— Ваш отец — Рой Нолан? — перебил его Гарри.
— Ну да. Убили его три года назад.
— Вот досада! Ведь он был силачом, каких по всей стране не сыскать. Мог, говорят, пятерых легавых голыми руками уложить.
— Может, оно и так, — усмехнулся Джим, — только всякий раз ему попадалось шестеро. И они его до полусмерти избивали. Придет, бывало, домой, весь в крови. Сядет у плиты на кухне, и лучше его не трогать. Слова не скажи! Расплачется. Мать его потом моет, а он белугой ревет. Джим помолчал. — Работал-то он за двоих на бойне. Чтоб не ослабеть, даже кровь свежую пил.
Нилсон быстро взглянул на Джима и тут же отвел взгляд. Согнул уголок листа с заявлением, примял его ногтем большого пальца.
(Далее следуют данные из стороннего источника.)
**src/rtl/dsm2_sinc3_dec_if.sv**
```systemverilog
// Sample-side bundle of the sinc3 decimator: bitstream in, decimated samples out
// over valid/ready, plus the sticky overrun flag and its clear strobe.
interface dsm2_sinc3_dec_if #(
  parameter int DECIM = 64
);
  localparam int ACC_W = 3 * $clog2(DECIM) + 2;

  logic             en;
  logic             data_in;
  logic [ACC_W-1:0] dout;
  logic             dout_valid;
  logic             dout_ready;
  logic             overrun;
  logic             clr_ovr;

  // master = decimator (sample producer), slave = downstream consumer / stimulus
  modport master (
    input  en, data_in, dout_ready, clr_ovr,
    output dout, dout_valid, overrun
  );
  modport slave (
    output en, data_in, dout_ready, clr_ovr,
    input  dout, dout_valid, overrun
  );
endinterface

```
**src/rtl/dsm2_sinc3_dec.sv**
```systemverilog
// sinc3 (CIC) decimator for the 2nd-order delta-sigma bitstream: three integrators at
// modulator rate, three combs at the decimated rate, valid/ready sample output.
module dsm2_sinc3_dec #(
  parameter int DECIM = 64,
  parameter int SKIP  = 2
) (
  input  logic                   clk,
  input  logic                   rstx,
  dsm2_sinc3_dec_if.master       bus
);
  localparam int ACC_W = 3 * $clog2(DECIM) + 2;
  localparam int CNT_W = $clog2(DECIM);
  localparam int SKW   = ($clog2(SKIP + 1) > 0) ? $clog2(SKIP + 1) : 1;
  localparam logic [SKW-1:0]   SKIP_END = SKW'(SKIP);
  localparam logic [CNT_W-1:0] CNT_LAST = CNT_W'(DECIM - 1);

  // Handshake: a sample transfers on a rising edge where dout_valid && dout_ready.
  // dout_valid stays high until that transfer; a newer sample may replace an
  // untaken one, which sets the sticky overrun flag.

  logic [ACC_W-1:0] r_i1, r_i2, r_i3;
  logic [ACC_W-1:0] r_d1, r_d2, r_d3;
  logic [ACC_W-1:0] r_dout;
  logic [CNT_W-1:0] r_cnt;
  logic [SKW-1:0]   r_skip;
  logic             r_tick;
  logic             r_valid;
  logic             r_ovr;

  logic [ACC_W-1:0] w_x;
  logic [ACC_W-1:0] w_i1, w_i2, w_i3;
  logic [ACC_W-1:0] w_c1, w_c2, w_c3;
  logic             w_tick, w_warm, w_load, w_take, w_ovr_set;

  // +1 / -1 in two's complement; all sums wrap modulo 2^ACC_W on purpose
  assign w_x  = bus.data_in ? ACC_W'(1) : {ACC_W{1'b1}};
  assign w_i1 = r_i1 + w_x;
  assign w_i2 = r_i2 + w_i1;
  assign w_i3 = r_i3 + w_i2;

  assign w_c1 = r_i3 - r_d1;
  assign w_c2 = w_c1 - r_d2;
  assign w_c3 = w_c2 - r_d3;

  assign w_tick    = bus.en && (r_cnt == CNT_LAST);
  assign w_warm    = (r_skip == SKIP_END);
  assign w_load    = r_tick && w_warm;
  assign w_take    = r_valid && bus.dout_ready;
  assign w_ovr_set = w_load && r_valid && !bus.dout_ready;

  always_ff @(posedge clk or negedge rstx) begin
    if (!rstx) begin
      r_i1    <= '0;
      r_i2    <= '0;
      r_i3    <= '0;
      r_d1    <= '0;
      r_d2    <= '0;
      r_d3    <= '0;
      r_dout  <= '0;
      r_cnt   <= '0;
      r_skip  <= '0;
      r_tick  <= 1'b0;
      r_valid <= 1'b0;
      r_ovr   <= 1'b0;
    end else begin
      if (bus.en) begin
        r_i1  <= w_i1;
        r_i2  <= w_i2;
        r_i3  <= w_i3;
        r_cnt <= r_cnt + CNT_W'(1);
      end
      r_tick <= w_tick;

      // comb runs one edge after the tick, on the settled i3
      if (r_tick) begin
        r_d1 <= r_i3;
        r_d2 <= w_c1;
        r_d3 <= w_c2;
        if (!w_warm) r_skip <= r_skip + SKW'(1);
      end

      if (w_load) begin
        r_dout  <= w_c3;
        r_valid <= 1'b1;
      end else if (w_take) begin
        r_valid <= 1'b0;
      end

      if (w_ovr_set)        r_ovr <= 1'b1;
      else if (bus.clr_ovr) r_ovr <= 1'b0;
    end
  end

  assign bus.dout       = r_dout;
  assign bus.dout_valid = r_valid;
  assign bus.overrun    = r_ovr;
endmodule

```
**src/flat_wrapper.sv**
```systemverilog
// flat-port wrapper written by rule: the top's interface ports become plain ports
module dsm2_sinc3_dec_flat 
#(
  parameter int DECIM = 64,
  parameter int SKIP  = 2
)
  (clk, rstx, bus_en, bus_data_in, bus_dout_ready, bus_clr_ovr, bus_dout, bus_dout_valid, bus_overrun);
  dsm2_sinc3_dec_if #(.DECIM(DECIM)) bus_i ();
  input  logic clk;
  input  logic rstx;
  input wire logic [$bits(bus_i.en)-1:0] bus_en;
  input wire logic [$bits(bus_i.data_in)-1:0] bus_data_in;
  input wire logic [$bits(bus_i.dout_ready)-1:0] bus_dout_ready;
  input wire logic [$bits(bus_i.clr_ovr)-1:0] bus_clr_ovr;
  output wire logic [$bits(bus_i.dout)-1:0] bus_dout;
  output wire logic [$bits(bus_i.dout_valid)-1:0] bus_dout_valid;
  output wire logic [$bits(bus_i.overrun)-1:0] bus_overrun;
  assign bus_i.en = bus_en;
  assign bus_i.data_in = bus_data_in;
  assign bus_i.dout_ready = bus_dout_ready;
  assign bus_i.clr_ovr = bus_clr_ovr;
  assign bus_dout = bus_i.dout;
  assign bus_dout_valid = bus_i.dout_valid;
  assign bus_overrun = bus_i.overrun;
  dsm2_sinc3_dec #(.DECIM(DECIM), .SKIP(SKIP)) u_core (.clk(clk), .rstx(rstx), .bus(bus_i));
endmodule
```
**config.mk**
```make
export PLATFORM = sky130hd
export DESIGN_NAME = dsm2_sinc3_dec_flat
export DESIGN_NICKNAME = d
export VERILOG_FILES = /design/src/rtl/dsm2_sinc3_dec_if.sv /design/src/rtl/dsm2_sinc3_dec.sv /design/src/flat_wrapper.sv
export SDC_FILE = /design/constraint.sdc
export NUM_CORES = 1
export LEC_CHECK = 0
export CAP_MARGIN = 15
export CORE_MARGIN = 5
export CORE_UTILIZATION = 45
export CTS_CLUSTER_DIAMETER = 120
export CTS_CLUSTER_SIZE = 10
export DETAILED_ROUTE_END_ITERATION = 8
export PLACE_DENSITY_LB_ADDON = 0.2
export SLEW_MARGIN = 10
export SYNTH_ARGS = -nofsm -noshare
export SYNTH_HDL_FRONTEND = slang
export SYNTH_SLANG_ARGS = --single-unit
```
**constraint.sdc**
```tcl
create_clock -name clk -period 7.3 [get_ports clk]
set_input_delay 1.46 -clock clk [delete_from_list [all_inputs] [get_ports clk]]
set_output_delay 1.46 -clock clk [all_outputs]
set_load 0.005 [all_outputs]
```
Word level (Yosys, flattened, before mapping)
Index checks and enable logic that the tools add are counted.
- register bits after elaboration: 151
- input port bits: 6
- word-level logic and storage cells: 37
- add/subtract/negate cells: 8
- equality and inequality tests: 2
- muxes and demuxes: 5
- bitwise operators: 1
- reductions and logical operators: 9
- operators with widths (operator ; count):
    $add 20x20->20 ; 3
    $sub 20x20->20 ; 3
    $mux 20 ; 1
    $add 6x1->6 const B ; 1
    $eq 6x6->1 const B ; 1
    $logic_and 1x1->1 ; 5
    $mux 1 ; 4
    $reduce_bool 2->1 ; 2
    $add 2x1->2 const B ; 1
    $eq 2x2->1 const B ; 1
    $reduce_and 2->1 ; 1
    $logic_not 1->1 ; 1
    $not 1->1 ; 1

Depth between registers and ports, before layout
- depth after elaboration: 5
- mapped depth: 28
- depth with buffers taken out: 28

Worst setup path before layout
No wires, ideal clock.
- kind: input port to flip-flop
- start: input port bus_data_in
- end: register u_core.r_i3[18]
- library setup time: 0.136 ns
- arrival time: 6.029 ns
- required time: 7.164 ns
- setup slack: 1.135 ns
- stages on the path: 25
- buffers on the path: 2
- cells stage by stage: inv_1 ha_1 nor2b_1 o21ai_0 a21oi_1 o21ai_0 a21oi_1 a21o_1 a21oi_1 xnor2_1 ha_1 clkbuf_1 nand4_1 o21ai_0 xor2_1 ha_1 clkbuf_1 a21o_1 a21o_1 a21oi_1 o21ai_0 a211oi_1 a21oi_1 xnor2_1 a21oi_1
- longest elaborated chain between the ends: 4
- RTL lines (element ; line ; text):
    from (decl) ; flat_wrapper.sv:12 ; input wire logic [$bits(bus_i.data_in)-1:0] bus_data_in;
    $mux 20 ; dsm2_sinc3_dec.sv:36 ; assign w_x = bus.data_in ? ACC_W'(1) : {ACC_W{1'b1}};
    $add 20x20->20 ; dsm2_sinc3_dec.sv:37 ; assign w_i1 = r_i1 + w_x;
    via u_core.w_i1[10] ; dsm2_sinc3_dec.sv:31 ; logic [ACC_W-1:0] w_i1, w_i2, w_i3;
    $add 20x20->20 ; dsm2_sinc3_dec.sv:38 ; assign w_i2 = r_i2 + w_i1;
    via u_core.w_i2[11] ; dsm2_sinc3_dec.sv:31 ;
    $add 20x20->20 ; dsm2_sinc3_dec.sv:39 ; assign w_i3 = r_i3 + w_i2;
    to (signal assigned) ; dsm2_sinc3_dec.sv:69 ; r_i3 <= w_i3;
    to (decl) ; dsm2_sinc3_dec.sv:21 ; logic [ACC_W-1:0] r_i1, r_i2, r_i3;
The timed path passes the listed nets, and every way through them passes these cells.
A chain may end at the register's enable or synchronous reset.

Final worst setup path
Same ends and word-level chain as after synthesis.

==> out/metrics.yaml <==
period_share_pct: 88.6
post_cts_buffers: 0
clk_pin_slew_ns: 0.07
drc: 0
worstPathMaxFanout: 17
routed_wl_microns: 20300
start_util_pct: 45.9
area.growth.synth_to_final_pct: 10.4
ys_ff_latch: 151
drive_above_1_share_pct: 9.79
async_flop_share_pct: 100
clock_latency_ns: 0.42
io_pins: 28
drv_slew: 0
worstMarginPinSlew_ns: 1.06
synth_edf_count: 0
root_buffer: "clkbuf_16"
drt_iter0_drc: 449
start_kind: "primary input"
synth_warnings: 0
fill_cells: 2238
syn_inst: 1169
critical_path.endpoint_type: "register"
status: "complete, no violations"
cpMaxStageDelayCell: "clkdlybuf4s50_1"
critical_path.top_delay_family: "compound AO/OA/AOI/OAI gates"
grt_pass1_wl_microns: 36000
hold_class: "register to register"
crit_chain: "clkdlybuf4s50_1 > inv_1 > buf_4 > ha_1 > o21ai_0 > a21oi_1 > o21ai_0 > a21oi_1 > a21o_1 > a21oi_1 > xnor2_1 > ha_1 > nand4_1 > o21ai_0 > xor2_1 > ha_1 > a21o_1 > a21o_1 > a21oi_1 > o21ai_0 > a211oi_1 > a21oi_1 > xnor2_1 > a21oi_1"
avgSynthCellArea_sq_um: 9.26
viasPerCell: 5.23
grt_pass1_vias: 7769
ctsResizeCount: 0
hpwl_microns: 15000
clock_skew_ns: 0.00933
ctsHoldBuffers: 0
groute.usage.overall_pct: 15.7
diodes: 0
die_area_sq_mm: 0.0273
cts_inserted_buffers: 17
fmax_mhz: 155
synth_cell_types: 61
die_h_microns: 165
gp_congestion: 0.822
place_inst: 1492
cts_sinks: 151
required_ns: 7.56
syn-num-nets: 1299
maxCapViolCount: 0
num_vias: 7970
wl_per_cell_microns: 13.3
worst-path-buf-inv: 3
rsz0062_at_grt: "false"
cts_tree: "yes"
final_nets: 1322
arrival_ns: 6.73
postRouteAntennaNets: 0
grt_max_degree: 112
synth_top_flop_cell: "dfrtp_1"
fin_crit_ns: 6.47
hold_viol: 0
yosysSeqAreaShare_pct: 34.9
core_area_sq_mm: 0.0236
num_rows: 56
relSlewSlack_pct: 29.6
path_class: "primary input to register"
layout.cells.non_filler: 1524
drtPass1Iterations: 5
critPathMostFrequentCell: "a21oi_1"
antenna_found_initial: 0
overflow: 0
clockBufferDepth: 2
cts-htree-levels: 4
port_buffers: 27
die_x_microns: 165
netlist_area_sq_mm: 0.0108
setup_tns_ns: 0
cpPeakStageDelay_ns: 0.55
setup_violations: 0
==> per-stage QoR <==
step	instance area, sq um	setup slack, ns	util [%]	hold slack, ns
after floorplan	10800	1.14	-	0.442
after global placement	11400	0.555	48.3	0.460
after detailed placement	11400	0.450	48.3	0.461
after CTS	12000	0.890	50.6	0.476
after global routing	12000	0.248	50.6	0.498
final	12000	0.832	50.6	0.473
==> layout make-up <==
type	instances	area, sq um	area share (%)
Clock buffer	17	425	3.56
Clock inverter	15	119	0.994
Inverter	100	375	3.14
Multi-Input combinational cell	891	6560	54.9
Sequential cell	151	3780	31.6
Tap cell	319	399	3.34
Timing Repair Buffer	31	297	2.48
==> layout by cell type (no fill, tap or decap), types with 6 or more instances in the layout <==
master / count
dfrtp_1: 150
ha_1: 118
nand2_1: 112
o21ai_0: 104
inv_1: 100
xnor2_1: 77
a21oi_1: 77
nor2_1: 74
mux2_2: 65
a21o_1: 37
clkdlybuf4s50_1: 25
xor2_1: 24
nand3_1: 18
clkbuf_16: 17
nor2b_1: 15
nor3_1: 15
o21a_1: 15
o21bai_1: 14
nand2b_1: 12
a211oi_1: 10
a21boi_0: 8
or3_1: 7
nand4_1: 6
mux2i_1: 6
fa_1: 6
inv_6: 6
==> worst paths after layout <==
kind                                        startpoint                               to  slack (ns)  depth (start not counted)
hold / removal             u_core.r_cnt[5]$_DFFE_PN0P_      u_core.r_cnt[5]$_DFFE_PN0P_        0.47                          1
setup / recovery                           bus_data_in      u_core.r_i3[18]$_DFFE_PN0P_        0.83                         24
max in group asynchronous                         rstx       u_core.r_i3[7]$_DFFE_PN0P_        4.85                          2
hold reg to reg            u_core.r_cnt[5]$_DFFE_PN0P_      u_core.r_cnt[5]$_DFFE_PN0P_        0.47                          1
setup reg to reg            u_core.r_i3[0]$_DFFE_PN0P_  u_core.bus.dout[19]$_DFFE_PN0P_        1.05                         24
min in group asynchronous                         rstx  u_core.bus.dout[17]$_DFFE_PN0P_        1.11                          1
==> worst register-to-register path, stage by stage (launching register included) <==
cell,delay (ns)
dfrtp_1,0.37
inv_1,0.07
ha_1,0.21
fa_1,0.41
nor2b_1,0.13
o21ai_0,0.11
a21boi_0,0.32
nor2_1,0.12
ha_1,0.33
a21boi_0,0.27
o21ai_0,0.15
a21boi_0,0.43
o21ai_0,0.15
a31oi_1,0.25
o41ai_1,0.11
xnor2_1,0.20
ha_1,0.33
a21o_1,0.18
a21o_1,0.19
a2111oi_0,0.67
o21ai_0,0.28
a31o_2,0.29
a21oi_1,0.17
xnor3_1,0.31
o21ai_1,0.14
==> state kept, by name (all words and copies together), names as in the netlist, 6 cells and up <==
name,flops
u_core.r_i1,20
u_core.r_i3,20
u_core.r_d2,20
u_core.bus.dout,20
u_core.r_d1,20
u_core.r_i2,20
u_core.r_cnt,6
u_core.r_d3,20
==> cells in the mapped netlist (3+ instances only) <==
master / count / area share, %
inv_1: 100 / 3.5
o211ai_1: 4 / 0.28
a21oi_1: 77 / 3.6
a31oi_1: 5 / 0.29
o22ai_1: 3 / 0.17
a21o_1: 37 / 2.6
fa_1: 6 / 1.1
o31ai_1: 4 / 0.28
a41oi_1: 3 / 0.24
nand4_1: 6 / 0.35
buf_1: 5 / 0.17
xnor2_1: 77 / 6.2
mux2_2: 65 / 6.8
xnor3_1: 3 / 0.62
nor2b_1: 15 / 0.87
a211o_1: 3 / 0.24
nand2b_1: 12 / 0.69
and2_1: 3 / 0.17
nand2_1: 112 / 3.9
o21ai_0: 104 / 4.8
mux2i_1: 6 / 0.55
xor2_1: 24 / 1.9
nand3_1: 18 / 0.83
o21bai_1: 14 / 0.97
o221ai_1: 3 / 0.24
a211oi_1: 10 / 0.69
o21a_1: 15 / 1.0
or2_2: 5 / 0.29
and3_1: 3 / 0.17
dfrtp_1: 151 / 35
nor2_1: 74 / 2.6
or3_1: 7 / 0.40
ha_1: 118 / 14
a21boi_0: 8 / 0.55
clkbuf_1: 20 / 0.69
o31a_1: 4 / 0.32
nor3_1: 15 / 0.69
==> cells by family (layout without fill, tap and decap cells) <==
group	Yosys count	count (layout)	synth area share (%)
buf+inv	127	163	4.53
mux	71	71	7.31
fa+ha+maj	124	124	14.7
simple gates	278	278	11.5
flops	151	151	34.9
xor+xnor	105	105	8.94
compound gates	313	313	18.1
==> layer usage <==
layer / wire, microns / up-vias / share of wire [%] / GRT usage [%]
met5: 0 / - / 0 / 0
met4: 254 / 0 / 1.3 / 4.20
met3: 508 / 22 / 2.5 / 2.23
met2: 9420 / 76 / 46 / 26.2
met1: 10100 / 3749 / 50 / 21.5
li1: - / 4123 / - / -
Power is not shown: default switching activity piles up to over one toggle a cycle in this logic, so the estimate is an artifact.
— А мать у вас жива? — тихо спросил он.
— Месяц назад умерла, — глаза у Джима сузились. Я в тюрьме сидел. Месяц дали за бродяжничество. Там и сообщили, что она при смерти. Отпустили домой под конвоем. Что с ней случилось, так и не узнал. Молчала в свои последние минуты. Она у меня католичка, а отец ее в церковь-то не пускал. Терпеть не мог церковь. И мать лежит и на меня смотрит. Я говорю, может, тебе священника? Молчит, смотрит на меня, и все тут. Утром, часа в четыре, умерла. А посмотреть — как живая лежит. На похороны я даже и не просился. Все равно бы не пустили. Помоему, ей уже все равно было, в рай ли, в ад попадет.
Гарри нервно вздрогнул.
— Допивайте кофе и наливайте еще. А то прямо на ходу спите. Ничего такого не принимали?
— Это вы насчет травки какой? Нет, не балуюсь. Пить и то не пью.
Нилсон достал листок бумаги, что-то записал.
— А как вышло, что вас за бродяжничество посадили?
Джим горячо заговорил:
— Я работал в универмаге Талмана. Заведовал упаковочным отделом. Как-то вечером ходил в кино, и на обратном пути смотрю — на площади Линкольна толпа. Остановился, дай, думаю, посмотрю, в чем дело. В середине сквера — мужик какой-то говорит.